- _THE PROBLEM_
Give again, unchanged, the line that contains "export CELL_PAD_IN_SITES_DETAIL_PLACEMENT = 1" together with every line that follows it until the entries end.

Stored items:
* * * * * * *

This is an optimization exercise on Yosys and OpenROAD, whose aim is small area, not a production implementation. The RTL was checked by simulation tests, not by an equivalence proof against the original design. Power is estimated from default activity; no workload was simulated.

### design/flow/config.mk
export PLATFORM = sky130hd
export DESIGN_NAME = blackjackTop
export DESIGN_NICKNAME = blackjackTop
export VERILOG_FILES = /design/flow/design.v
export SDC_FILE = /design/flow/constraint.sdc
export NUM_CORES = 4
export LEC_CHECK = 0
export ABC_AREA = 1
export CAP_MARGIN = 20
export CELL_PAD_IN_SITES_DETAIL_PLACEMENT = 1
export CORE_MARGIN = 2
export CORE_UTILIZATION = 25
export GPL_TIMING_DRIVEN = 0
export SLEW_MARGIN = 20
### design/flow/constraint.sdc
create_clock -name core_clock -period 12.0 [get_ports {clock}]
set_input_delay 2.4000 -clock core_clock [delete_from_list [all_inputs] [get_ports {clock}]]
set_output_delay 2.4000 -clock core_clock [all_outputs]
set_load 0.01 [all_outputs]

* * * * * * *

- _SOLUTION TO THIS TASK_
export CELL_PAD_IN_SITES_DETAIL_PLACEMENT = 1
export CORE_MARGIN = 2
export CORE_UTILIZATION = 25
export GPL_TIMING_DRIVEN = 0
export SLEW_MARGIN = 20
### design/flow/constraint.sdc
create_clock -name core_clock -period 12.0 [get_ports {clock}]
set_input_delay 2.4000 -clock core_clock [delete_from_list [all_inputs] [get_ports {clock}]]
set_output_delay 2.4000 -clock core_clock [all_outputs]
set_load 0.01 [all_outputs]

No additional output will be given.